CUSTOM_TRANSFORM

Apply custom data transformations with flexible operations and error handling.

Purpose

This action provides powerful data transformation capabilities for complex data processing that doesn’t fit standard action patterns. It supports:

  • Chained transformation operations

  • Multiple transformation types

  • Conditional transformations

  • Schema validation

  • Comprehensive error handling

  • Flexible output options

Parameters

Required Parameters

input_key (string)

Key of the input dataset to transform from context[‘datasets’].

output_key (string)

Key where the transformed dataset will be stored.

transformations (list of objects)

List of transformation operations to apply sequentially. Each transformation contains:

  • type (string): Transformation type (see types below)

  • params (object): Parameters specific to the transformation type

  • condition (string, optional): Conditional expression for applying transformation

Optional Parameters

validate_schema (boolean)

Whether to validate output schema matches expectations. Default: true

expected_columns (list of strings)

Expected columns in output dataset (for validation). Default: None

preserve_index (boolean)

Whether to preserve original DataFrame index.

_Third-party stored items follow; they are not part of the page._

==> config.mk <==
export PLATFORM = sky130hd
export DESIGN_NAME = tcc_timer
export DESIGN_NICKNAME = d
export VERILOG_FILES = /design/src/hw/tcc_pkg.sv /design/src/hw/tcc_timer.sv /design/src/hw/tcc_sync.sv /design/src/hw/tcc_channel.sv
export SDC_FILE = /design/constraint.sdc
export NUM_CORES = 1
export LEC_CHECK = 0
export BUFFER_PORTS_ARGS = -buffer_cell sky130_fd_sc_hd__buf_2
export CAP_MARGIN = 5
export CORE_ASPECT_RATIO = 0.6
export CORE_MARGIN = 10
export CORE_UTILIZATION = 30
export DETAILED_ROUTE_END_ITERATION = 12
export PLACE_DENSITY = 0.5
export SLEW_MARGIN = 20
export SYNTH_ARGS = -nofsm -noshare
export SYNTH_HDL_FRONTEND = slang
export SYNTH_HIERARCHICAL = 1
export SYNTH_SLANG_ARGS = --single-unit
==> constraint.sdc <==
create_clock -name aclk -period 5 [get_ports aclk]
set_input_delay 0.25 -clock aclk [delete_from_list [all_inputs] [get_ports aclk]]
set_output_delay 0.25 -clock aclk [all_outputs]
set_load 0.01 [all_outputs]
[config.mk]
export PLATFORM = sky130hd
export DESIGN_NAME = bssp_top
export DESIGN_NICKNAME = d
export VERILOG_FILES = /design/src/verilog/bssp_pkg.sv /design/src/verilog/bssp_top.sv
export SDC_FILE = /design/constraint.sdc
export NUM_CORES = 1
export LEC_CHECK = 0
export ABC_AREA = 0
export BUFFER_PORTS_ARGS = -buffer_cell sky130_fd_sc_hd__buf_2
export CAP_MARGIN = 20
export CORE_MARGIN = 10
export CORE_UTILIZATION = 59
export CTS_CLUSTER_SIZE = 10
export DETAILED_ROUTE_END_ITERATION = 10
export PLACE_DENSITY = 0.82
export SLEW_MARGIN = 10
export SYNTH_ARGS = -nofsm -noshare
export SYNTH_HDL_FRONTEND = slang
export SYNTH_SLANG_ARGS = --single-unit
[constraint.sdc]
create_clock -name sys_clk -period 3.51 [get_ports sys_clk]
set_input_delay 0.702 -clock sys_clk [delete_from_list [all_inputs] [get_ports sys_clk]]
set_output_delay 0.702 -clock sys_clk [all_outputs]
set_load 0.05 [all_outputs]
### src/hw/rficr_map.vh
`ifndef RFICR_MAP_VH
`define RFICR_MAP_VH

// ----------------------------------------
// register indices, byte address = 4 * index
// ----------------------------------------
`define RFICR_IDX_POWER_DOWN 12'h500
`define RFICR_IDX_FAMILY_01 12'h501
`define RFICR_IDX_FAMILY_23 12'h502
`define RFICR_IDX_PROFILE_P0 12'h503
`define RFICR_IDX_PROFILE_P1 12'h504
`define RFICR_IDX_PROFILE_P2 12'h505
`define RFICR_IDX_PROFILE_P3 12'h506
`define RFICR_IDX_THRESHOLD 12'h507
`define RFICR_IDX_MASTER_STAT 12'h508
`define RFICR_IDX_SLEEP_STAT 12'h509

// ----------------------------------------
// register select codes
// ----------------------------------------
`define RFICR_SEL_POWER_DOWN 4'h0
`define RFICR_SEL_FAMILY_01 4'h1
`define RFICR_SEL_FAMILY_23 4'h2
`define RFICR_SEL_PROFILE_P0 4'h3
`define RFICR_SEL_PROFILE_P1 4'h4
`define RFICR_SEL_PROFILE_P2 4'h5
`define RFICR_SEL_PROFILE_P3 4'h6
`define RFICR_SEL_THRESHOLD 4'h7
`define RFICR_SEL_MASTER_STAT 4'h8
`define RFICR_SEL_SLEEP_STAT 4'h9
`define RFICR_SEL_NONE 4'hF

// ----------------------------------------
// reset values
// ----------------------------------------
`define RFICR_RST_POWER_DOWN 8'h00
`define RFICR_RST_FAMILY 8'h00
`define RFICR_RST_PROFILE 8'h00
`define RFICR_RST_THRESHOLD 3'h0

// ----------------------------------------
// field layout and encodings
// ----------------------------------------
`define RFICR_THRESHOLD_MSB 2
`define RFICR_FAM_DIFF 2'h0
`define RFICR_FAM_DISABLED 2'h0
`define RFICR_FAM_CMOS_1V2 2'h1
`define RFICR_FAM_CMOS_1V8 2'h2
`define RFICR_FAM_CMOS_3V0 2'h3
`define RFICR_PROF_EN_BIT 3
`define RFICR_RESP_OKAY 2'h0
`define RFICR_RESP_SLVERR 2'h2

`endif

### src/hw/rficr_regs.v
// Operation
// - each of the eight receivers has its own power-down bit, input 2p is pair p positive, 2p+1 its negative.
// - a power-down bit of 0 keeps its receiver running, 1 powers it down, and all reset to 0.
// - with all eight power-down bits set the whole receiver section goes into deep sleep.
// - positive family 00 is differential, 01/10/11 are the three CMOS ranges, reset 00.
// - the negative family field is ignored while the pair's positive family is 00.
// - negative family 00 disables that receiver, 01/10/11 are the three CMOS ranges, reset 00.
// - family register one holds pair1 at bits 7:4 and pair0 at 3:0, register two pair3 and pair2.
// - each input has a manual-profile enable, 0 automatic at reset, negative at bit 7, positive at bit 3.
// - each input has a 3-bit manual profile picking profile 0 to 7, reset 0.
// - four profile-select registers serve pairs 0 to 3 in ascending address order.
// - a 3-bit threshold, reset 0, makes every reference whose priority is below it a phase master.
// - each profile carries a 3-bit selection priority compared against the threshold.
//
// The implementer's own choice: the AXI4-Lite interface to the registers.
`timescale 1ns/100ps
`default_nettype none

module rficr_regs (
  input wire aclk,
  input wire aresetn,
  input wire [15:0] s_axi_awaddr,
  input wire [2:0] s_axi_awprot,
  input wire s_axi_awvalid,
  output wire s_axi_awready,
  input wire [31:0] s_axi_wdata,
  input wire [3:0] s_axi_wstrb,
  input wire s_axi_wvalid,
  output wire s_axi_wready,
  output wire [1:0] s_axi_bresp,
  output wire s_axi_bvalid,
  input wire s_axi_bready,
  input wire [15:0] s_axi_araddr,
  input wire [2:0] s_axi_arprot,
  input wire s_axi_arvalid,
  output wire s_axi_arready,
  output wire [31:0] s_axi_rdata,
  output wire [1:0] s_axi_rresp,
  output wire s_axi_rvalid,
  input wire s_axi_rready,
  input wire [23:0] auto_profile,
  input wire [23:0] profile_priority,
  output wire [7:0] rx_power_down,
  output wire rx_deep_sleep,
  output wire [7:0] rx_enable,
  output wire [3:0] pair_differential,
  output wire [15:0] rx_family,
  output wire [23:0] input_profile,
  output wire [7:0] phase_master
);
`include "rficr_map.vh"

  // ----------------------------------------
  // address decode
  // ----------------------------------------
  function [3:0] reg_sel;
    input [15:0] addr;
    reg [13:0] idx;
    begin
      idx = addr[15:2];
      if (idx == {2'h0, `RFICR_IDX_POWER_DOWN}) begin
        reg_sel = `RFICR_SEL_POWER_DOWN;
      end else if (idx == {2'h0, `RFICR_IDX_FAMILY_01}) begin
        reg_sel = `RFICR_SEL_FAMILY_01;
      end else if (idx == {2'h0, `RFICR_IDX_FAMILY_23}) begin
        reg_sel = `RFICR_SEL_FAMILY_23;
      end else if (idx == {2'h0, `RFICR_IDX_PROFILE_P0}) begin
        reg_sel = `RFICR_SEL_PROFILE_P0;
      end else if (idx == {2'h0, `RFICR_IDX_PROFILE_P1}) begin
        reg_sel = `RFICR_SEL_PROFILE_P1;
      end else if (idx == {2'h0, `RFICR_IDX_PROFILE_P2}) begin
        reg_sel = `RFICR_SEL_PROFILE_P2;
      end else if (idx == {2'h0, `RFICR_IDX_PROFILE_P3}) begin
        reg_sel = `RFICR_SEL_PROFILE_P3;
      end else if (idx == {2'h0, `RFICR_IDX_THRESHOLD}) begin
        reg_sel = `RFICR_SEL_THRESHOLD;
      end else if (idx == {2'h0, `RFICR_IDX_MASTER_STAT}) begin
        reg_sel = `RFICR_SEL_MASTER_STAT;
      end else if (idx == {2'h0, `RFICR_IDX_SLEEP_STAT}) begin
        reg_sel = `RFICR_SEL_SLEEP_STAT;
      end else begin
        reg_sel = `RFICR_SEL_NONE;
      end
    end
  endfunction

  // ----------------------------------------
  // storage
  // ----------------------------------------
  reg [7:0] power_down_r;
  reg [7:0] family_01_r;
  reg [7:0] family_23_r;
  reg [31:0] profile_sel_r;
  reg [2:0] threshold_r;

  // ----------------------------------------
  // bus state
  // ----------------------------------------
  reg aw_held_r;
  reg w_held_r;
  reg [15:0] awaddr_r;
  reg [7:0] wbyte_r;
  reg wstrb0_r;
  reg bvalid_r;
  reg [1:0] bresp_r;
  reg rvalid_r;
  reg [31:0] rdata_r;
  reg [1:0] rresp_r;

  wire aw_take;
  wire w_take;
  wire wr_go;
  wire ar_take;
  wire [3:0] wr_sel;
  wire [3:0] rd_sel;

  // ----------------------------------------
  // derived configuration
  // ----------------------------------------
  wire [15:0] fam_vec;
  wire [3:0] diff_w;
  wire [15:0] fam_eff_w;
  wire [7:0] en_w;
  wire [23:0] prof_w;
  wire [7:0] master_w;
  wire sleep_w;

  // ----------------------------------------
  // registered outputs
  // ----------------------------------------
  reg [7:0] rx_power_down_r;
  reg rx_deep_sleep_r;
  reg [7:0] rx_enable_r;
  reg [3:0] pair_differential_r;
  reg [15:0] rx_family_r;
  reg [23:0] input_profile_r;
  reg [7:0] phase_master_r;

  // ----------------------------------------
  // write channel
  // ----------------------------------------
  // address and data may arrive in either order; each is held until both
  assign s_axi_awready = ~aw_held_r & ~bvalid_r;
  assign s_axi_wready = ~w_held_r & ~bvalid_r;
  assign aw_take = s_axi_awvalid & s_axi_awready;
  assign w_take = s_axi_wvalid & s_axi_wready;
  assign wr_go = aw_held_r & w_held_r & ~bvalid_r;
  assign wr_sel = reg_sel(awaddr_r);

  always @(posedge aclk) begin
    if (!aresetn) begin
      aw_held_r <= 1'b0;
      w_held_r <= 1'b0;
      awaddr_r <= 16'h0000;
      wbyte_r <= 8'h00;
      wstrb0_r <= 1'b0;
      bvalid_r <= 1'b0;
      bresp_r <= `RFICR_RESP_OKAY;
    end else begin
      if (aw_take) begin
        aw_held_r <= 1'b1;
        awaddr_r <= s_axi_awaddr;
      end
      if (w_take) begin
        w_held_r <= 1'b1;
        wbyte_r <= s_axi_wdata[7:0];
        wstrb0_r <= s_axi_wstrb[0];
      end
      if (wr_go) begin
        aw_held_r <= 1'b0;
        w_held_r <= 1'b0;
        bvalid_r <= 1'b1;
        // status words and holes answer with an error, nothing changes
        if (wr_sel == `RFICR_SEL_NONE || wr_sel == `RFICR_SEL_MASTER_STAT ||
            wr_sel == `RFICR_SEL_SLEEP_STAT) begin
          bresp_r <= `RFICR_RESP_SLVERR;
        end else begin
          bresp_r <= `RFICR_RESP_OKAY;
        end
      end else if (bvalid_r && s_axi_bready) begin
        bvalid_r <= 1'b0;
      end
    end
  end

  assign s_axi_bvalid = bvalid_r;
  assign s_axi_bresp = bresp_r;

  // ----------------------------------------
  // configuration registers
  // ----------------------------------------
  // only byte lane 0 carries data; upper lanes are dropped
  always @(posedge aclk) begin
    if (!aresetn) begin
      power_down_r <= `RFICR_RST_POWER_DOWN;
      family_01_r <= `RFICR_RST_FAMILY;
      family_23_r <= `RFICR_RST_FAMILY;
      profile_sel_r <= {4{`RFICR_RST_PROFILE}};
      threshold_r <= `RFICR_RST_THRESHOLD;
    end else if (wr_go && wstrb0_r) begin
      case (wr_sel)
        `RFICR_SEL_POWER_DOWN: begin
          power_down_r <= wbyte_r;
        end
        `RFICR_SEL_FAMILY_01: begin
          family_01_r <= wbyte_r;
        end
        `RFICR_SEL_FAMILY_23: begin
          family_23_r <= wbyte_r;
        end
        `RFICR_SEL_PROFILE_P0: begin
          profile_sel_r[7:0] <= wbyte_r;
        end
        `RFICR_SEL_PROFILE_P1: begin
          profile_sel_r[15:8] <= wbyte_r;
        end
        `RFICR_SEL_PROFILE_P2: begin
          profile_sel_r[23:16] <= wbyte_r;
        end
        `RFICR_SEL_PROFILE_P3: begin
          profile_sel_r[31:24] <= wbyte_r;
        end
        `RFICR_SEL_THRESHOLD: begin
          threshold_r <= wbyte_r[`RFICR_THRESHOLD_MSB:0];
        end
        default: begin
          threshold_r <= threshold_r;
        end
      endcase
    end
  end

  // ----------------------------------------
  // read channel
  // ----------------------------------------
  assign s_axi_arready = ~rvalid_r;
  assign ar_take = s_axi_arvalid & s_axi_arready;
  assign rd_sel = reg_sel(s_axi_araddr);

  always @(posedge aclk) begin
    if (!aresetn) begin
      rvalid_r <= 1'b0;
      rdata_r <= 32'h00000000;
      rresp_r <= `RFICR_RESP_OKAY;
    end else if (ar_take) begin
      rvalid_r <= 1'b1;
      rresp_r <= `RFICR_RESP_OKAY;
      case (rd_sel)
        `RFICR_SEL_POWER_DOWN: begin
          rdata_r <= {24'h000000, power_down_r};
        end
        `RFICR_SEL_FAMILY_01: begin
          rdata_r <= {24'h000000, family_01_r};
        end
        `RFICR_SEL_FAMILY_23: begin
          rdata_r <= {24'h000000, family_23_r};
        end
        `RFICR_SEL_PROFILE_P0: begin
          rdata_r <= {24'h000000, profile_sel_r[7:0]};
        end
        `RFICR_SEL_PROFILE_P1: begin
          rdata_r <= {24'h000000, profile_sel_r[15:8]};
        end
        `RFICR_SEL_PROFILE_P2: begin
          rdata_r <= {24'h000000, profile_sel_r[23:16]};
        end
        `RFICR_SEL_PROFILE_P3: begin
          rdata_r <= {24'h000000, profile_sel_r[31:24]};
        end
        `RFICR_SEL_THRESHOLD: begin
          rdata_r <= {29'h00000000, threshold_r};
        end
        `RFICR_SEL_MASTER_STAT: begin
          rdata_r <= {24'h000000, phase_master_r};
        end
        `RFICR_SEL_SLEEP_STAT: begin
          rdata_r <= {31'h00000000, rx_deep_sleep_r};
        end
        default: begin
          rdata_r <= 32'h00000000;
          rresp_r <= `RFICR_RESP_SLVERR;
        end
      endcase
    end else if (rvalid_r && s_axi_rready) begin
      rvalid_r <= 1'b0;
    end
  end

  assign s_axi_rvalid = rvalid_r;
  assign s_axi_rdata = rdata_r;
  assign s_axi_rresp = rresp_r;

  // ----------------------------------------
  // receiver section
  // ----------------------------------------
  // pair p: positive family at [4p+1:4p], negative at [4p+3:4p+2]
  assign fam_vec = {family_23_r, family_01_r};
  assign sleep_w = &power_down_r;

  genvar gp;
  generate
    for (gp = 0; gp < 4; gp = gp + 1) begin : g_pair
      rficr_pair_decode u_pair (
        .pos_family(fam_vec[4*gp+1:4*gp]),
        .neg_family(fam_vec[4*gp+3:4*gp+2]),
        .pos_power_down(power_down_r[2*gp]),
        .neg_power_down(power_down_r[2*gp+1]),
        .differential(diff_w[gp]),
        .pos_family_eff(fam_eff_w[4*gp+1:4*gp]),
        .neg_family_eff(fam_eff_w[4*gp+3:4*gp+2]),
        .pos_enable(en_w[2*gp]),
        .neg_enable(en_w[2*gp+1])
      );
    end
  endgenerate

  // ----------------------------------------
  // profile association
  // ----------------------------------------
  // input i: enable at bit 4i+3, manual profile at [4i+2:4i]
  genvar gi;
  generate
    for (gi = 0; gi < 8; gi = gi + 1) begin : g_input
      rficr_profile_sel u_prof (
        .manual_enable(profile_sel_r[4*gi+`RFICR_PROF_EN_BIT]),
        .manual_profile(profile_sel_r[4*gi+2:4*gi]),
        .auto_profile(auto_profile[3*gi+2:3*gi]),
        .profile_priority(profile_priority),
        .threshold(threshold_r),
        .profile_eff(prof_w[3*gi+2:3*gi]),
        .phase_master(master_w[gi])
      );
    end
  endgenerate

  // ----------------------------------------
  // output flops
  // ----------------------------------------
  // deep sleep overrides every receiver enable
  always @(posedge aclk) begin
    if (!aresetn) begin
      rx_power_down_r <= 8'h00;
      rx_deep_sleep_r <= 1'b0;
      rx_enable_r <= 8'h00;
      pair_differential_r <= 4'h0;
      rx_family_r <= 16'h0000;
      input_profile_r <= 24'h000000;
      phase_master_r <= 8'h00;
    end else begin
      rx_power_down_r <= power_down_r;
      rx_deep_sleep_r <= sleep_w;
      rx_enable_r <= sleep_w ? 8'h00 : en_w;
      pair_differential_r <= diff_w;
      rx_family_r <= fam_eff_w;
      input_profile_r <= prof_w;
      phase_master_r <= master_w;
    end
  end

  assign rx_power_down = rx_power_down_r;
  assign rx_deep_sleep = rx_deep_sleep_r;
  assign rx_enable = rx_enable_r;
  assign pair_differential = pair_differential_r;
  assign rx_family = rx_family_r;
  assign input_profile = input_profile_r;
  assign phase_master = phase_master_r;

endmodule
`default_nettype wire

### src/hw/rficr_pair_decode.v
`timescale 1ns/100ps
`default_nettype none

// ----------------------------------------
// per-pair receiver configuration decode
// ----------------------------------------
module rficr_pair_decode (
  input wire [1:0] pos_family,
  input wire [1:0] neg_family,
  input wire pos_power_down,
  input wire neg_power_down,
  output wire differential,
  output wire [1:0] pos_family_eff,
  output wire [1:0] neg_family_eff,
  output wire pos_enable,
  output wire neg_enable
);
`include "rficr_map.vh"

  assign differential = (pos_family == `RFICR_FAM_DIFF);
  assign pos_family_eff = pos_family;
  // negative family means nothing while the pair is differential
  assign neg_family_eff = differential ? `RFICR_FAM_DISABLED : neg_family;
  assign pos_enable = ~pos_power_down;
  // in differential mode the negative pin is the pair's minus leg
  assign neg_enable = ~neg_power_down &
                      (differential | (neg_family != `RFICR_FAM_DISABLED));

endmodule
`default_nettype wire

### src/hw/rficr_profile_sel.v
`timescale 1ns/100ps
`default_nettype none

// ----------------------------------------
// per-input profile association and phase-master test
// ----------------------------------------
module rficr_profile_sel (
  input wire manual_enable,
  input wire [2:0] manual_profile,
  input wire [2:0] auto_profile,
  input wire [23:0] profile_priority,
  input wire [2:0] threshold,
  output wire [2:0] profile_eff,
  output wire phase_master
);
`include "rficr_map.vh"

  wire [2:0] prio;

  // manual field is a don't-care while automatic mode is selected
  assign profile_eff = manual_enable ? manual_profile : auto_profile;
  assign prio = profile_priority[profile_eff*3 +: 3];
  assign phase_master = (prio < threshold);

endmodule
`default_nettype wire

Default: true

error_handling (string)

How to handle transformation errors: ‘strict’, ‘warn’, or ‘ignore’. Default: ‘strict’

Transformation Types

Column Operations

column_rename

Rename columns using a mapping dictionary.

Parameters: * mapping: Dictionary of {old_name: new_name}

column_add

Add new columns with specified values or functions.

Parameters: * columns: Dictionary of {column_name: value_or_function}

column_drop

Remove specified columns.

Parameters: * columns: List of column names to drop

column_transform

Transform values in a specific column.

Parameters: * column: Column name to transform * function: Transformation function (string or callable)

Data Operations

filter_rows

Filter rows based on conditions.

Parameters: * query: Pandas query string, OR * conditions: Dictionary of column-based conditions

merge_columns

Combine multiple columns into a new column.

Parameters: * new_column: Name of new column * source_columns: List of columns to merge * separator: String to join values (default: “_”)

split_column

Split a column into multiple new columns.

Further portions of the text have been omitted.